BEGIN

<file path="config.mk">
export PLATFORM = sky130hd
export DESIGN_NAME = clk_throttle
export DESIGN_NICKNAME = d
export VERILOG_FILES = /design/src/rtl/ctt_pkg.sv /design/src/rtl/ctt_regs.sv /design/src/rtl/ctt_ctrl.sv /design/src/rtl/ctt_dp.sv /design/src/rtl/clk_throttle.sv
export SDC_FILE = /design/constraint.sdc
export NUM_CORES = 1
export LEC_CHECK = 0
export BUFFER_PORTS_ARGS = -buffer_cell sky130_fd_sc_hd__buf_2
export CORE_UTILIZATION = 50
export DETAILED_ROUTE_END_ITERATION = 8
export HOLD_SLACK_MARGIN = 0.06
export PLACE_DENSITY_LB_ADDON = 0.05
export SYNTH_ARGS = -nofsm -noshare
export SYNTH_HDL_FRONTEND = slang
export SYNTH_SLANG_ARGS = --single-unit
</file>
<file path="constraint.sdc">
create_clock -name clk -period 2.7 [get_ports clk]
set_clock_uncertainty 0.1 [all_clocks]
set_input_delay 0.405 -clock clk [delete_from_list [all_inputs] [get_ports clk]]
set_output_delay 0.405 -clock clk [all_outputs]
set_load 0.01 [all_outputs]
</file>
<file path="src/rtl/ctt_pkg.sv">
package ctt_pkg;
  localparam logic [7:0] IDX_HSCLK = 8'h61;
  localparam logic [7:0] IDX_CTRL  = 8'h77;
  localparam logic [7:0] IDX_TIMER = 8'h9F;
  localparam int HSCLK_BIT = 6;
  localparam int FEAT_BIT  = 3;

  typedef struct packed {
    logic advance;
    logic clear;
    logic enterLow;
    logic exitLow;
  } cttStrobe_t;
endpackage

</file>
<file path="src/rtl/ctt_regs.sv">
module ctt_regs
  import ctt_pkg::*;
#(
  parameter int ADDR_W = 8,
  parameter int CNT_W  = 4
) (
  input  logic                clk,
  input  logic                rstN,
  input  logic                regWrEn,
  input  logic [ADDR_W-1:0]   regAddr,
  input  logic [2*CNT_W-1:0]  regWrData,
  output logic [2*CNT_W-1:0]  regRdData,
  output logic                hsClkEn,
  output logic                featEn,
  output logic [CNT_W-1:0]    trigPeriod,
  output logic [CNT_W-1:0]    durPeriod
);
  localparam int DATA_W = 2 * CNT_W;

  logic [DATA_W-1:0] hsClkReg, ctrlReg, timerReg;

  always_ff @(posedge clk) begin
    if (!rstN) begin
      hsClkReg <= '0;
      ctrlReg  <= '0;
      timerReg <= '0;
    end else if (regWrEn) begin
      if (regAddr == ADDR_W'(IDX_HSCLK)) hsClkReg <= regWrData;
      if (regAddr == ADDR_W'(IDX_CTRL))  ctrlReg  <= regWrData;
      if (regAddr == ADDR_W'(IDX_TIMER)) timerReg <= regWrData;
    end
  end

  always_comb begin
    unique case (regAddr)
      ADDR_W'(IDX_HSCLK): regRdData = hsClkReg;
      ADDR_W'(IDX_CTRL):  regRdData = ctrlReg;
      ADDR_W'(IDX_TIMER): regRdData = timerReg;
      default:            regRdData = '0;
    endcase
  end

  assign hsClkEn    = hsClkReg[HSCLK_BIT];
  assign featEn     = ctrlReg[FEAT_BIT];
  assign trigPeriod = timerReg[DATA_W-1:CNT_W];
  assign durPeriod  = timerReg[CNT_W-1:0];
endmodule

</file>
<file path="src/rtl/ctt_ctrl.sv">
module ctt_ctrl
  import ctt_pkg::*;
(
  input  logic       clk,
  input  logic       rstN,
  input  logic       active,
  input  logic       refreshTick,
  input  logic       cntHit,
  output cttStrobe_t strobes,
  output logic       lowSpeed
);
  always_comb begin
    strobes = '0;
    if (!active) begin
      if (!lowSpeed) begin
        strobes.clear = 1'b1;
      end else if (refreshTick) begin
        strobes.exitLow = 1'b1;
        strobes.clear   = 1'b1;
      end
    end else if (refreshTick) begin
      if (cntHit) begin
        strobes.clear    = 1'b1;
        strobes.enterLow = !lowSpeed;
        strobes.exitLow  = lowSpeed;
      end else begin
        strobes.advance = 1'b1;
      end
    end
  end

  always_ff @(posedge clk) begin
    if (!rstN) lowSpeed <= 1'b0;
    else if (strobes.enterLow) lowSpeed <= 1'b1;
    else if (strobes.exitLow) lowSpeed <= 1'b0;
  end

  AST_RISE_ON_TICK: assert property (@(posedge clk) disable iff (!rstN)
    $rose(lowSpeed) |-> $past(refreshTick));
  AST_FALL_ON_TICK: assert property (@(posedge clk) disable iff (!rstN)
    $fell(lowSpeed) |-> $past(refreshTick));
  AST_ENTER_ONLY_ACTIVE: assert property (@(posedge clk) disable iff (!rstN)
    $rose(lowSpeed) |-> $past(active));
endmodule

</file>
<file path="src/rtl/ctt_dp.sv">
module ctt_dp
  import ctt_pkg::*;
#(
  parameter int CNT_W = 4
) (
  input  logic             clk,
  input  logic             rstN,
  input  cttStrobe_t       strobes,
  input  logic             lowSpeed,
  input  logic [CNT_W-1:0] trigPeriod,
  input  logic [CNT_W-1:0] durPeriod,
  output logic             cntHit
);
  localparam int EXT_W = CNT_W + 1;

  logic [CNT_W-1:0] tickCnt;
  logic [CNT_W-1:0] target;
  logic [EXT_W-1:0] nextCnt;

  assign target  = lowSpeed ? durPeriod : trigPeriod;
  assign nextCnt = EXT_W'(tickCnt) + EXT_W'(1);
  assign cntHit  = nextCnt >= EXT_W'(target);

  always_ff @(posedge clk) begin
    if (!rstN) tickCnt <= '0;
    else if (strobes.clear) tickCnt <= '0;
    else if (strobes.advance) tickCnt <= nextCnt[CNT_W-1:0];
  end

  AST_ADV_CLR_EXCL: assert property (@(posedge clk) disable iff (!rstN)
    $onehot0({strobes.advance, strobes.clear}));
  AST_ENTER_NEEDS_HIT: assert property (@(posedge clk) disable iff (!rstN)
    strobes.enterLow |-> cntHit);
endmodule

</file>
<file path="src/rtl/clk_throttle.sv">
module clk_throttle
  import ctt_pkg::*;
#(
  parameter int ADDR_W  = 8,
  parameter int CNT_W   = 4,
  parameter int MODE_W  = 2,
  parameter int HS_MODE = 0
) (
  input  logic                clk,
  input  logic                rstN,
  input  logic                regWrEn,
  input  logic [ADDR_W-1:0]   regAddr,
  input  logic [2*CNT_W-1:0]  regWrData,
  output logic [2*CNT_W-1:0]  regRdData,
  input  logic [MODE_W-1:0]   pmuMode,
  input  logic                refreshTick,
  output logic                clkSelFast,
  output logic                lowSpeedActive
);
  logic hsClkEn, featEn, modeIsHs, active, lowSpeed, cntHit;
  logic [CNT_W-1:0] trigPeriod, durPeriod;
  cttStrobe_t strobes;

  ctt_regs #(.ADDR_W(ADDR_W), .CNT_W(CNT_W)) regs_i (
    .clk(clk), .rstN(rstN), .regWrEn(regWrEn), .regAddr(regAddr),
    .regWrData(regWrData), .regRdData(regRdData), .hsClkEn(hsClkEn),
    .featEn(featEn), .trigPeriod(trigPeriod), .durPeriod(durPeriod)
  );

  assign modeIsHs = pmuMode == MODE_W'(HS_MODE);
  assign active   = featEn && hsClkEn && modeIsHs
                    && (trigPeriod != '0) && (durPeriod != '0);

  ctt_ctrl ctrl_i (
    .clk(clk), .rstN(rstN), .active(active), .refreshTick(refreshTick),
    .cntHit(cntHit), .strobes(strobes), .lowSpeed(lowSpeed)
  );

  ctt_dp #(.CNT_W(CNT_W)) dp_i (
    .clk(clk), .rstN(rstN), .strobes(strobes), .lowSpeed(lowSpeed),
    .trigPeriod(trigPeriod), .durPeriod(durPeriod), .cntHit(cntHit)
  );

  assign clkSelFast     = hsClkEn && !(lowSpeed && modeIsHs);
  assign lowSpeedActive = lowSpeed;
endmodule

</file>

END

■ THE TASK ■
What is needed is the number of lines in the data that hold the word "path", with nothing added.

■ YOUR SOLUTION ■
7